¿Por qué es tan buena la fibra?

  • ''Yo, para perder peso, elimino los carbohidratos de mi dieta'', oímos decir a mujeres de todas las edades. Y la frase tiene su peso científico.

 La teoría que circula entre las `enteradas` es que los hidratos de carbono (HC) -azúcares y féculas- tienen un alto `índice glucémico`, es decir, que provocan `picos` muy pronunciados de azúcar en sangre. Diversas investigaciones han demostrado que, a la larga, una alimentación rica en HC con alto índice glucémico lleva a la resistencia a la insulina, y eso predispone en gran medida al exceso de peso.

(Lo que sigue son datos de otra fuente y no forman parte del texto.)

==> src/flat_wrapper.sv <==
// flat-port wrapper written by rule: the top's interface ports become plain ports
module alu_op_sequencer_flat 
#(
  parameter int ALUOP_W  = 5,
  parameter bit ENABLE_M = 1'b1,
  parameter int MUL_LAT  = 2,
  parameter int DIV_LAT  = 32
)
  (clk, rst_n, state_dbg, bus_flush, bus_in_valid, bus_opcode, bus_funct3, bus_funct7, bus_out_ready, bus_in_ready, bus_out_valid, bus_alu_op, bus_is_mdu, bus_illegal, bus_mdu_start, bus_mdu_kill);
  alu_op_sequencer_if #(.ALUOP_W(ALUOP_W)) bus_i ();
  input  logic clk;
  input  logic rst_n;
  output logic [1:0] state_dbg;
  input wire logic [$bits(bus_i.flush)-1:0] bus_flush;
  input wire logic [$bits(bus_i.in_valid)-1:0] bus_in_valid;
  input wire logic [$bits(bus_i.opcode)-1:0] bus_opcode;
  input wire logic [$bits(bus_i.funct3)-1:0] bus_funct3;
  input wire logic [$bits(bus_i.funct7)-1:0] bus_funct7;
  input wire logic [$bits(bus_i.out_ready)-1:0] bus_out_ready;
  output wire logic [$bits(bus_i.in_ready)-1:0] bus_in_ready;
  output wire logic [$bits(bus_i.out_valid)-1:0] bus_out_valid;
  output wire logic [$bits(bus_i.alu_op)-1:0] bus_alu_op;
  output wire logic [$bits(bus_i.is_mdu)-1:0] bus_is_mdu;
  output wire logic [$bits(bus_i.illegal)-1:0] bus_illegal;
  output wire logic [$bits(bus_i.mdu_start)-1:0] bus_mdu_start;
  output wire logic [$bits(bus_i.mdu_kill)-1:0] bus_mdu_kill;
  assign bus_i.flush = bus_flush;
  assign bus_i.in_valid = bus_in_valid;
  assign bus_i.opcode = bus_opcode;
  assign bus_i.funct3 = bus_funct3;
  assign bus_i.funct7 = bus_funct7;
  assign bus_i.out_ready = bus_out_ready;
  assign bus_in_ready = bus_i.in_ready;
  assign bus_out_valid = bus_i.out_valid;
  assign bus_alu_op = bus_i.alu_op;
  assign bus_is_mdu = bus_i.is_mdu;
  assign bus_illegal = bus_i.illegal;
  assign bus_mdu_start = bus_i.mdu_start;
  assign bus_mdu_kill = bus_i.mdu_kill;
  alu_op_sequencer #(.ALUOP_W(ALUOP_W), .ENABLE_M(ENABLE_M), .MUL_LAT(MUL_LAT), .DIV_LAT(DIV_LAT)) u_core (.clk(clk), .rst_n(rst_n), .bus(bus_i), .state_dbg(state_dbg));
endmodule
==> config.mk <==
export PLATFORM = sky130hd
export DESIGN_NAME = alu_op_sequencer_flat
export DESIGN_NICKNAME = d
export VERILOG_FILES = /design/src/rtl/alu_op_sequencer_if.sv /design/src/rtl/alu_op_sequencer.sv /design/src/flat_wrapper.sv
export SDC_FILE = /design/constraint.sdc
export NUM_CORES = 1
export LEC_CHECK = 0
export ABC_AREA = 1
export BUFFER_PORTS_ARGS = -buffer_cell sky130_fd_sc_hd__buf_2
export CORE_ASPECT_RATIO = 1.4
export CORE_MARGIN = 2
export CORE_UTILIZATION = 54
export CTS_CLUSTER_DIAMETER = 200
export CTS_CLUSTER_SIZE = 20
export DETAILED_ROUTE_END_ITERATION = 6
export PLACE_DENSITY = 0.8
export SLEW_MARGIN = 0
export SYNTH_ARGS = -nofsm -noshare
export SYNTH_HDL_FRONTEND = slang
export SYNTH_SLANG_ARGS = --single-unit
==> constraint.sdc <==
create_clock -name clk -period 1.6 [get_ports clk]
set_input_delay 0 -clock clk [delete_from_list [all_inputs] [get_ports clk]]
set_output_delay 0 -clock clk [all_outputs]
set_load 0.02 [all_outputs]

¿Quiere eso decir que, para mantener la línea y la salud, debemos decir adiós a los dulces, el pan, la pasta, el arroz, las legumbres...? Es un grave error interpretar el mensaje de ese modo. No todos los hidratos tienen un alto índice glucémico ni conducen al exceso de peso. De hecho, es posible evitar la obesidad con una dieta rica en HC... siempre que éstos tengan fibra. Al revés que los HC refinados -sobre todo, cereales y derivados sin cáscara-, los productos integrales conservan la fibra vegetal, difícil de digerir. Lo mismo ocurre con las legumbres, verduras y frutas no procesadas.

Pero, ¿por qué es importante la fibra? Podemos citar al menos dos razones:

  1. Al ralentizar la digestión, la fibra evita los `picos` de azúcar en sangre y las altas tasas de insulina asociadas a estos productos (en su versión refinada).
  2. Sacian antes (así que se come menos). La cáscara de los cereales incluye vitaminas, minerales y fitoquímicos que protegen la salud de diversas maneras.